SOON you'll put down your flags and it will be over for another year.
We have slogged through the annual homage to all things Australian: the booze, the music, the tiny China-made flags, but not without the usual hang-wringing and folded arms.
January 26 is a lot of things. For most Australians it is time to unashamedly celebrate the great things about this nation. Its freedoms, its beauty and the way we have continued to live in relative harmony and peace since our formation.
That is not something too many countries in the modern world can mark.
For others it's the day that colonists arrived in Australia, marking the start of the destruction and disruption of the world's longest surviving culture.
It is also when Australia hits peak political correctness and every commentator wants to stake their claim on what Australia Day really means.
This year it is more divisive than usual as the campaign to change the date ramps up. Guardian Australia has called for a change of date. Others have launched a campaign to shift it to May 8 (say it aloud: maaate) and the usual suspects in the LNP and One Nation are calling them wimps and loony lefties.
(Warning: some rough language in video below)
While the conservatives in power are complaining about the wimps on the "left", they have at least taken a position with the Prime Minister dismissing the idea of a date change.
Given these are the folks in power, does that mean keeping Australia Day on January 26 is the "politically correct" option? These positions did get them elected after all.

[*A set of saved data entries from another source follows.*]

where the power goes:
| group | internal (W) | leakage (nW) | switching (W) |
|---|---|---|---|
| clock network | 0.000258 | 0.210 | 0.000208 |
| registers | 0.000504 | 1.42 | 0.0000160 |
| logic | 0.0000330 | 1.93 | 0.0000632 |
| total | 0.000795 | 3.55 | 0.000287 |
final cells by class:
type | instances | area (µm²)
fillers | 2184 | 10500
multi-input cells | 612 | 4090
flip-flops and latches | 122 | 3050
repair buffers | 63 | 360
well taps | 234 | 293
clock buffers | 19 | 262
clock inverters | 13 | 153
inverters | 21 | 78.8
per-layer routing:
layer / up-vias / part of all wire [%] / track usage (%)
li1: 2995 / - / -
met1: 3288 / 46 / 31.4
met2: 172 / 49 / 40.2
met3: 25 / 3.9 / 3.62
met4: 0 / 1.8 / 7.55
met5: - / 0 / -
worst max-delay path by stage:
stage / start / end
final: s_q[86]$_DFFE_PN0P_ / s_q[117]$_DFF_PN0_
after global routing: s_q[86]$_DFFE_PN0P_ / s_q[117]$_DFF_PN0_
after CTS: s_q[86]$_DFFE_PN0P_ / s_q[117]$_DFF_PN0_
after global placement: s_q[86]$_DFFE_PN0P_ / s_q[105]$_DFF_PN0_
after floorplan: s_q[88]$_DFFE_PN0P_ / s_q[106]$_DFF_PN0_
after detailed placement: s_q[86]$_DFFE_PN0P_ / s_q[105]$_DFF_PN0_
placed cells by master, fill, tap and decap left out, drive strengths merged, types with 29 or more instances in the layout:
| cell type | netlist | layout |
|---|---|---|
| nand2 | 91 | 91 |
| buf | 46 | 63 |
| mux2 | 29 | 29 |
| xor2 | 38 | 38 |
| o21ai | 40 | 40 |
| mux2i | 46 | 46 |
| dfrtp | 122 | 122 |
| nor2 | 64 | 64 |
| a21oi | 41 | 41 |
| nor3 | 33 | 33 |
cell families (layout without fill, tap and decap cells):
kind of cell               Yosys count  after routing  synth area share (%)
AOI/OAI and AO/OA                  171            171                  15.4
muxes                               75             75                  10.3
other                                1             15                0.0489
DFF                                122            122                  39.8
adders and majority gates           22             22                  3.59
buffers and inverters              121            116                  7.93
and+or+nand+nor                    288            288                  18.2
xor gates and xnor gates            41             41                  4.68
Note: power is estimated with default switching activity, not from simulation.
$ cat src/ssre_top.sv
`timescale 1ns/100ps
// Contract
// - in no-delay mode an output turns on once the field is clear and the response time ran out.
// - in delayed mode an output turns on only after the set seconds of clear field.
// - ready sets one cycle after reset, while startup testing is still off, and never clears, so turning it on holds nothing back.
// - each encoder's pulses are scaled to travel by its own pulses-per-cm factor.
// - a mismatch limit in percent is held and both speeds are compared against it.
// - speeds below 10 cm/s are reported as zero.
// - in restart-inhibit mode an output turns on only with clear field and a restart request.
// - outputs A and B each have their own restart mode.
// - with speed evaluation on, inputs C and D serve the encoders only.
module ssre_top #(
  parameter int MS_CYCLES = ssre_pkg::SSRE_MS_CYCLES,
  parameter int WIN_MS = ssre_pkg::SSRE_WIN_MS
) (
  input wire logic hclk,
  input wire logic hresetn,
  input wire logic hsel,
  input wire ssre_pkg::ssre_ahb_req_t ahb_req,
  input wire logic hready,
  input wire logic [31:0] hwdata,
  output logic [31:0] hrdata,
  output logic hreadyout,
  output logic hresp,
  input wire logic field_clear,
  input wire logic restart_req,
  input wire logic gen_in_c,
  input wire logic gen_in_d,
  output logic gen_c,
  output logic gen_d,
  output logic safety_switching_output_a,
  output logic safety_switching_output_b,
  output logic irq
);
  import ssre_pkg::*;

  localparam int CHAN_CNT_W = 20;

  initial begin
    if (MS_CYCLES < 2 || MS_CYCLES > 1048575 || WIN_MS < 1 || WIN_MS > 65535) begin
      $error("ssre_top: timing parameter out of range");
    end
    // a window shorter than one divide restarts it forever
    if (longint'(MS_CYCLES) * longint'(WIN_MS) <= longint'(CHAN_CNT_W + 5)) begin
      $error("ssre_top: speed window shorter than the divide");
    end
  end

  ////////////////////////////////////////////////////////////////////////////
  // pin synchronisers: field clear, restart, input c, input d
  logic [SSRE_SYNC_W-1:0] s1_reg, s2_reg, s3_reg, filt_reg, filt_next;
  always_comb begin
    filt_next = filt_reg;
    for (int i = 0; i < SSRE_SYNC_W; i++) begin
      if (s2_reg[i] == s3_reg[i]) begin
        filt_next[i] = s3_reg[i];
      end
    end
  end
  always_ff @(posedge hclk or negedge hresetn) begin
    if (!hresetn) begin
      s1_reg <= '0;
      s2_reg <= '0;
      s3_reg <= '0;
      filt_reg <= '0;
    end else begin
      s1_reg <= {gen_in_d, gen_in_c, restart_req, field_clear};
      s2_reg <= s1_reg;
      s3_reg <= s2_reg;
      filt_reg <= filt_next;
    end
  end
  logic clear_f, restart_f;
  assign clear_f = filt_reg[0];
  assign restart_f = filt_reg[1];

  ////////////////////////////////////////////////////////////////////////////
  // millisecond tick and speed window
  logic [19:0] ms_reg, ms_next;
  logic [15:0] win_reg, win_next;
  logic ms_tick, win_end;
  assign ms_tick = (ms_reg == 20'(MS_CYCLES - 1));
  assign win_end = ms_tick && (win_reg == 16'(WIN_MS - 1));
  always_comb begin
    ms_next = ms_tick ? 20'h00000 : ms_reg + 20'h00001;
    win_next = win_reg;
    if (ms_tick) begin
      win_next = win_end ? 16'h0000 : win_reg + 16'h0001;
    end
  end
  always_ff @(posedge hclk or negedge hresetn) begin
    if (!hresetn) begin
      ms_reg <= 20'h00000;
      win_reg <= 16'h0000;
    end else begin
      ms_reg <= ms_next;
      win_reg <= win_next;
    end
  end

  ////////////////////////////////////////////////////////////////////////////
  // registers and ahb-lite slave
  ssre_bus_state_t bs_reg, bs_next;
  logic [7:0] addr_reg, addr_next;
  logic wr_reg, wr_next;
  logic [31:0] rdata_reg, rdata_next;
  logic [31:0] ctrl_reg, ctrl_next, delay_reg, delay_next, scale_reg, scale_next;
  logic [31:0] mism_reg, mism_next, istat_reg, istat_next, imask_reg, imask_next;
  logic [2:0] ev;
  logic [31:0] status_w;
  ssre_speed_t speed_w;
  logic speed_en;
  assign speed_en = ctrl_reg[SSRE_CTRL_SPEED_EN_BIT];

  always_comb begin
    bs_next = bs_reg;
    addr_next = addr_reg;
    wr_next = wr_reg;
    rdata_next = rdata_reg;
    ctrl_next = ctrl_reg;
    delay_next = delay_reg;
    scale_next = scale_reg;
    mism_next = mism_reg;
    imask_next = imask_reg;
    istat_next = istat_reg;
    if (bs_reg == SSRE_BUS_WAIT) begin
      bs_next = SSRE_BUS_DONE;
      if (wr_reg) begin
        case (addr_reg)
          SSRE_OFF_CTRL: ctrl_next = {26'h0, hwdata[5:0]};
          SSRE_OFF_DELAY: delay_next = {8'h00, hwdata[23:0]};
          SSRE_OFF_SCALE: scale_next = hwdata;
          SSRE_OFF_MISMATCH: mism_next = {24'h0, hwdata[7:0]};
          SSRE_OFF_IRQ_STAT: istat_next = istat_reg & ~{29'h0, hwdata[2:0]};
          SSRE_OFF_IRQ_MASK: imask_next = {29'h0, hwdata[2:0]};
          default: ;
        endcase
      end else begin
        case (addr_reg)
          SSRE_OFF_CTRL: rdata_next = ctrl_reg;
          SSRE_OFF_DELAY: rdata_next = delay_reg;
          SSRE_OFF_SCALE: rdata_next = scale_reg;
          SSRE_OFF_MISMATCH: rdata_next = mism_reg;
          SSRE_OFF_STATUS: rdata_next = status_w;
          SSRE_OFF_SPEED: rdata_next = speed_w;
          SSRE_OFF_IRQ_STAT: rdata_next = istat_reg;
          SSRE_OFF_IRQ_MASK: rdata_next = imask_reg;
          default: rdata_next = 32'h00000000;
        endcase
      end
    end else begin
      bs_next = SSRE_BUS_IDLE;
    end
    if (hsel && hready && ahb_req.htrans[1]) begin
      bs_next = SSRE_BUS_WAIT;
      addr_next = {ahb_req.haddr[7:2], 2'b00};
      wr_next = ahb_req.hwrite;
    end
    // new events win over a write-one clear
    istat_next = istat_next | {29'h0, ev};
  end
  always_ff @(posedge hclk or negedge hresetn) begin
    if (!hresetn) begin
      bs_reg <= SSRE_BUS_IDLE;
      addr_reg <= 8'h00;
      wr_reg <= 1'b0;
      rdata_reg <= 32'h00000000;
      ctrl_reg <= SSRE_RST_CTRL;
      delay_reg <= SSRE_RST_DELAY;
      scale_reg <= SSRE_RST_SCALE;
      mism_reg <= SSRE_RST_MISMATCH;
      istat_reg <= 32'h00000000;
      imask_reg <= SSRE_RST_IRQ_MASK;
    end else begin
      bs_reg <= bs_next;
      addr_reg <= addr_next;
      wr_reg <= wr_next;
      rdata_reg <= rdata_next;
      ctrl_reg <= ctrl_next;
      delay_reg <= delay_next;
      scale_reg <= scale_next;
      mism_reg <= mism_next;
      istat_reg <= istat_next;
      imask_reg <= imask_next;
    end
  end
  assign hreadyout = (bs_reg != SSRE_BUS_WAIT);
  assign hresp = 1'b0;
  assign hrdata = rdata_reg;
  assign irq = |(istat_reg & imask_reg);

  ////////////////////////////////////////////////////////////////////////////
  // speed channels and mismatch check
  logic vld_c, vld_d;
  logic err_reg, err_next;
  ssre_speed_chan #(.CNT_W(CHAN_CNT_W)) u_chan_c (
    .hclk(hclk),
    .hresetn(hresetn),
    .enc_level(filt_reg[2] & speed_en),
    .win_end(win_end),
    .ppcm(scale_reg[SSRE_SCALE_C_LSB +: 16]),
    .speed(speed_w.speed_c),
    .speed_valid(vld_c)
  );
  ssre_speed_chan #(.CNT_W(CHAN_CNT_W)) u_chan_d (
    .hclk(hclk),
    .hresetn(hresetn),
    .enc_level(filt_reg[3] & speed_en),
    .win_end(win_end),
    .ppcm(scale_reg[SSRE_SCALE_D_LSB +: 16]),
    .speed(speed_w.speed_d),
    .speed_valid(vld_d)
  );
  assign gen_c = speed_en ? 1'b0 : filt_reg[2];
  assign gen_d = speed_en ? 1'b0 : filt_reg[3];

  always_comb begin
    logic [31:0] diff, hi;
    diff = (speed_w.speed_c > speed_w.speed_d) ?
      32'(speed_w.speed_c - speed_w.speed_d) : 32'(speed_w.speed_d - speed_w.speed_c);
    hi = (speed_w.speed_c > speed_w.speed_d) ? 32'(speed_w.speed_c) : 32'(speed_w.speed_d);
    err_next = err_reg;
    if (!speed_en) begin
      err_next = 1'b0;
    end else if (vld_c && vld_d) begin
      err_next = (diff * 32'(SSRE_PCT_FULL)) > (hi * 32'(mism_reg[7:0]));
    end
  end
  always_ff @(posedge hclk or negedge hresetn) begin
    if (!hresetn) begin
      err_reg <= 1'b0;
    end else begin
      err_reg <= err_next;
    end
  end

  ////////////////////////////////////////////////////////////////////////////
  // startup test and per-output restart
  ssre_out_state_t st_reg [2], st_next [2];
  logic [19:0] tmr_reg [2], tmr_next [2];
  logic [1:0] out_reg, out_next;
  logic ready_reg, ready_next, clr_d_reg, rst_d_reg;
  logic intrude, restart_rise;
  assign intrude = clr_d_reg && !clear_f;
  assign restart_rise = restart_f && !rst_d_reg;
  assign ev = {ready_next && !ready_reg, err_next && !err_reg, intrude};

  always_comb begin
    ssre_mode_t md;
    md = SSRE_MODE_INHIBIT;
    ready_next = ready_reg;
    if (!ctrl_reg[SSRE_CTRL_STARTUP_BIT] || !clear_f) begin
      ready_next = 1'b1;
    end
    for (int i = 0; i < 2; i++) begin
      md = ssre_mode_t'(ctrl_reg[(i * 2) +: 2]);
      st_next[i] = st_reg[i];
      tmr_next[i] = tmr_reg[i];
      case (st_reg[i])
        SSRE_OUT_OFF: begin
          if (clear_f && ready_reg && !err_reg) begin
            case (md)
              SSRE_MODE_NODELAY: begin
                st_next[i] = SSRE_OUT_WAIT;
                tmr_next[i] = 20'(delay_reg[SSRE_DLY_RESP_LSB +: 8]);
              end
              SSRE_MODE_DELAYED: begin
                st_next[i] = SSRE_OUT_WAIT;
                tmr_next[i] = 20'(delay_reg[(i * 8) +: 8]) * 20'(SSRE_MS_PER_S);
              end
              default: begin
                if (restart_rise) begin
                  st_next[i] = SSRE_OUT_ON;
                end
              end
            endcase
          end
        end
        SSRE_OUT_WAIT: begin
          if (tmr_reg[i] == 20'h00000) begin
            st_next[i] = SSRE_OUT_ON;
          end else if (ms_tick) begin
            tmr_next[i] = tmr_reg[i] - 20'h00001;
          end
        end
        default: ;
      endcase
      if (!clear_f || err_reg || !ready_reg) begin
        st_next[i] = SSRE_OUT_OFF;
      end
      out_next[i] = (st_next[i] == SSRE_OUT_ON);
    end
  end
  always_ff @(posedge hclk or negedge hresetn) begin
    if (!hresetn) begin
      for (int i = 0; i < 2; i++) begin
        st_reg[i] <= SSRE_OUT_OFF;
        tmr_reg[i] <= 20'h00000;
      end
      out_reg <= 2'b00;
      ready_reg <= 1'b0;
      clr_d_reg <= 1'b0;
      rst_d_reg <= 1'b0;
    end else begin
      st_reg <= st_next;
      tmr_reg <= tmr_next;
      out_reg <= out_next;
      ready_reg <= ready_next;
      clr_d_reg <= clear_f;
      rst_d_reg <= restart_f;
    end
  end
  assign safety_switching_output_a = out_reg[0];
  assign safety_switching_output_b = out_reg[1];
  assign status_w = {27'h0, clear_f, err_reg, ready_reg, out_reg};
endmodule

Labor have generally kept silent on this, preferring to stay out of the fray. Sooks. Bill Shorten said he was "totally relaxed" about Labor's candidate in WA calling for a change of date.
There is a centre ground here, but yelling across the divide is far better for publicity and electioneering.
The reality is that changing the date will not unite Australia.
It will not create a love-in of acceptance and multiculturalism and tolerance. What it will do is enshrine a massive division across the land, even more gigantic than the schisms we already face.
The solution is not to move the day (although May 8 should be a public holiday because maaate), but to include an acknowledgment and some understanding of our past each Australia Day.
Maybe an Anzac Day-type at dawn so there is a formal outlet for those who want to reflect on how Australia became the country we love - without hiding the scars and trauma that comes with that.
There are few nations that have existed without unspeakable cruelty being visited on its own people.
Australia isn't poorer for commemorating Anzac Day, when so many of our young men were dispatched to certain death for a failed campaign on the shores of Turkey.
But if we accept that we're all Aussies and we all love Australia - no matter our backgrounds, beliefs or gender - then it's time for us to accept that Australia Day may not mean the same thing to everyone.
Taking that into account doesn't make Australia any less great, but ignoring it certainly could.
Owen Jacques is a senior journalist and Online News Editor with News Regional Media.